= Task description =
Pick out and copy every line below that has the word "full".

========================

Background: an optimization exercise with open tools, aiming at small area, a short achievable clock period and few clock cycles. Do not read the settings as production practice. In this exercise RTL edits were held to simulation tests only and were not proved equivalent to the original. Power and IR drop assume default switching activity.

## build 84
==> flow/design.v <==
function automatic [3:0] board_index(input [1:0] dir, input integer k, input integer i);
	integer r;
	integer c;
	integer idx;
	begin
		case (dir)
			2'd0: begin
				r = k;
				c = i;
			end
			2'd1: begin
				r = k;
				c = 4 - 1 - i;
			end
			2'd2: begin
				r = i;
				c = k;
			end
			default: begin  
				r = 4 - 1 - i;
				c = k;
			end
		endcase
		idx = r * 4 + c;
		board_index = idx[3:0];
	end
endfunction
module line_merge (input [15:0] line_in, output logic [15:0] line_out, output logic changed);
	logic [3:0] a0,a1,a2,a3,p0,p1,p2,p3;
	logic z0,z1,z2,z3;
	logic e01,e12,e23,m0,m1,m2;
	logic [3:0] t0,t1,t2,t3;   
	logic w0,w1,w2;            
	function automatic [3:0] inc(input [3:0] x);
		inc = {x[3]^(x[2]&x[1]&x[0]), x[2]^(x[1]&x[0]), x[1]^x[0], ~x[0]};
	endfunction
	always_comb begin
		{a3,a2,a1,a0} = line_in;
		z0 = a0==0; z1 = a1==0; z2 = a2==0; z3 = a3==0;
		p0 = !z0 ? a0 : !z1 ? a1 : !z2 ? a2 : a3;
		case ({z0,z1})
			2'b00: p1 = a1;
			2'b01, 2'b10: p1 = !z2 ? a2 : a3;
			default: p1 = a3;  
		endcase
		if ({z0,z1} == 2'b11) p1 = (!z2) ? a3 : 4'd0;
		p2 = (!z0 && !z1 && !z2) ? a2 : ((z0 + z1 + z2) == 1 ? a3 : 4'd0);
		if ((z0 + z1 + z2) == 1 && z3) p2 = 0;
		p3 = (!z0 && !z1 && !z2) ? a3 : 4'd0;
		if (!(!z0 && !z1 && !z2 && !z3)) p3 = 0;
		e01 = p0 == p1 && p1 != 0;
		e12 = p1 == p2 && p2 != 0;
		e23 = p2 == p3 && p3 != 0;
		m0 = e01;
		m1 = !m0 && e12;
		m2 = !m1 && e23;
		if (m0) begin
			t0 = inc(p0); w0 = p0 == 15;
			t1 = m2 ? inc(p2) : p2; w1 = m2 && p2 == 15;
			t2 = m2 ? 4'd0 : p3; w2 = 0;
			t3 = 0;
		end else if (m1) begin
			t0 = p0; w0 = 0;
			t1 = inc(p1); w1 = p1 == 15;
			t2 = p3; w2 = 0;
			t3 = 0;
		end else begin
			t0 = p0; w0 = 0;
			t1 = p1; w1 = 0;
			t2 = m2 ? inc(p2) : p2; w2 = m2 && p2 == 15;
			t3 = m2 ? 4'd0 : p3;
		end
		line_out = {t3,t2,t1,t0};
		if (w0 && w1) line_out = {8'd0, t3, t2};
		else if (w0) line_out = {4'd0, t3, t2, t1};
		else if (w1) line_out = {4'd0, t3, t2, t0};
		else if (w2) line_out = {4'd0, t3, t1, t0};
		changed = (z0 && (!z1 || !z2 || !z3)) | (z1 && (!z2 || !z3)) | (z2 && !z3) | m0 | m1 | m2;
	end
endmodule
module g2048_top (
	input  logic        clk,
	input  logic        rst_n,
	input  logic        cyc,
	input  logic        stb,
	input  logic        we,
	input  logic [4:0]  adr,
	input  logic [31:0] dat_w,
	output logic [31:0] dat_r,
	output logic        ack
);
function automatic [3:0] board_index(input [1:0] dir, input integer k, input integer i);
	integer r;
	integer c;
	integer idx;
	begin
		case (dir)
			2'd0: begin
				r = k;
				c = i;
			end
			2'd1: begin
				r = k;
				c = 4 - 1 - i;
			end
			2'd2: begin
				r = i;
				c = k;
			end
			default: begin  
				r = 4 - 1 - i;
				c = k;
			end
		endcase
		idx = r * 4 + c;
		board_index = idx[3:0];
	end
endfunction
	logic [63:0] board;       
	logic [3:0]  lfsr;
	logic [3:0]  ph;          
	logic        pend;        
	logic [1:0]  dir;
	logic        chg;         
	logic [3:0]  rdat;
	logic        rst_q;       
	logic        wr_pend;     
	logic [3:0]  wr_adr;      
	logic        busy;
	logic        req;
	logic        wr_move;
	logic [15:0] wr_cell;     
	logic [15:0] line;        
	logic [15:0] merged;
	logic        changed;
	logic [15:0] wrev;        
	logic        sel_row;     
	logic        sel_col;     
	logic [3:0]  lfsr_next;
	logic [15:0] put;
	logic [63:0] cur;         
	logic        win;
	logic        lose;
	logic [3:0]  rd_data;
	assign busy    = |ph;
	assign req     = cyc && stb && !ack && !busy && !rst_q;
	assign wr_move = req && we && (adr == 5'd16);
	always_comb begin
		for (int i = 0; i < 4; i++)
			line[4*i +: 4] = board[4*board_index(dir, 0, i) +: 4];
	end
	line_merge u_merge (
		.line_in  (line),
		.line_out (merged),
		.changed  (changed)
	);
	always_comb begin
		for (int k = 0; k < 4; k++)
			wrev[4*k +: 4] = dir[0] ? merged[4*(3 - k) +: 4] : merged[4*k +: 4];
	end
	assign lfsr_next = {lfsr[2:0], lfsr[3] ^ lfsr[2]};
	always_comb begin
		logic [15:0] empty;
		logic [15:0] upper;
		logic [3:0]  ru;          
		logic [3:0]  re;          
		logic [15:0] fu;          
		logic [15:0] fe;
		logic [3:0]  gu;          
		logic [3:0]  ge;
		for (int r = 0; r < 4; r++)
			for (int c = 0; c < 4; c++) begin
				empty[4*r + c] = (board[4*(4*r + c) +: 4] == 4'd0);
				upper[4*r + c] = empty[4*r + c]
				                 && (r > lfsr_next[3:2] || (r == lfsr_next[3:2] && c >= lfsr_next[1:0]));
			end
		for (int r = 0; r < 4; r++) begin
			ru[r] = |upper[4*r +: 4];
			re[r] = |empty[4*r +: 4];
			for (int c = 0; c < 4; c++) begin
				fu[4*r + c] = upper[4*r + c];
				fe[4*r + c] = empty[4*r + c];
				for (int k = 0; k < c; k++) begin
					if (upper[4*r + k]) fu[4*r + c] = 1'b0;
					if (empty[4*r + k]) fe[4*r + c] = 1'b0;
				end
			end
		end
		for (int r = 0; r < 4; r++) begin
			gu[r] = ru[r];
			ge[r] = re[r];
			for (int k = 0; k < r; k++) begin
				if (ru[k]) gu[r] = 1'b0;
				if (re[k]) ge[r] = 1'b0;
			end
		end
		for (int j = 0; j < 16; j++)
			put[j] = pend && chg && ((|ru) ? (gu[j/4] && fu[j]) : (ge[j/4] && fe[j]));
		cur = board;
		for (int j = 0; j < 16; j++)
			cur[4*j] = board[4*j] | put[j];
	end
	always_comb begin
		logic full;
		logic pair;
		win  = 1'b0;
		full = 1'b1;
		pair = 1'b0;
		for (int q = 0; q < 16; q++) begin
			if (cur[4*q +: 4] == 4'd0) full = 1'b0;
			if (cur[4*q +: 4] == 11) win = 1'b1;
		end
		for (int r = 0; r < 4; r++)
			for (int c = 0; c < 3; c++)
				if (cur[4*(4*r + c) +: 4] == cur[4*(4*r + c + 1) +: 4]) pair = 1'b1;
		for (int r = 0; r < 3; r++)
			for (int c = 0; c < 4; c++)
				if (cur[4*(4*r + c) +: 4] == cur[4*(4*r + c + 4) +: 4]) pair = 1'b1;
		lose = full && !pair;
	end
	always_comb begin
		logic [3:0] rowv [4];
		logic [3:0] cellv;
		logic [3:0] stv;
		for (int r = 0; r < 4; r++)
			rowv[r] = adr[1] ? (adr[0] ? cur[4*(4*r + 3) +: 4] : cur[4*(4*r + 2) +: 4])
			                 : (adr[0] ? cur[4*(4*r + 1) +: 4] : cur[4*(4*r) +: 4]);
		cellv   = adr[3] ? (adr[2] ? rowv[3] : rowv[2]) : (adr[2] ? rowv[1] : rowv[0]);
		stv     = (adr[3:0] == 5'd17 - 5'd16) ? {1'b0, lose, win, busy} : 4'd0;
		rd_data = adr[4] ? stv : cellv;
	end
	always_comb begin
		for (int j = 0; j < 16; j++)
			wr_cell[j] = wr_pend && !rst_q && (wr_adr == j);
	end
	assign sel_row = busy && !dir[1] && !rst_q;
	assign sel_col = busy && dir[1] && !rst_q;
	always_ff @(posedge clk) begin
		for (int r = 0; r < 4; r++)
			for (int c = 0; c < 4; c++)
				board[4*(4*r + c) +: 4] <=
					({4{!busy && !wr_cell[4*r + c] && !rst_q}} & cur[4*(4*r + c) +: 4])
					| ({4{wr_cell[4*r + c]}} & dat_w[3:0])
					| ({4{sel_row}} & ((r < 3) ? board[4*(4*(r + 1) + c) +: 4] : wrev[4*c +: 4]))
					| ({4{sel_col}} & ((c < 3) ? board[4*(4*r + c + 1) +: 4] : wrev[4*r +: 4]));
	end
	always_ff @(posedge clk) begin
		if (!rst_n)
			ack <= 1'b0;
		else
			ack <= req;
		rst_q   <= !rst_n;
		wr_pend <= rst_n && req && we && !adr[4];
		wr_adr  <= adr[3:0];
	end
	always_ff @(posedge clk) begin
		if (rst_q) begin
			ph   <= 4'd0;
			pend <= 1'b0;
			lfsr <= 4'b1001;
		end else begin
			ph   <= {ph[2:0], wr_move};
			pend <= ph[3];
			if (pend && chg)
				lfsr <= lfsr_next;
		end
	end
	always_ff @(posedge clk) begin
		if (!busy)
			dir <= dat_w[1:0];
		chg  <= busy && ((!ph[0] && chg) || changed);
		rdat <= rd_data;
	end
	assign dat_r = {28'd0, rdat};
endmodule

========================

= Exercise result =
		logic full;
		full = 1'b1;
			if (cur[4*q +: 4] == 4'd0) full = 1'b0;
		lose = full && !pair;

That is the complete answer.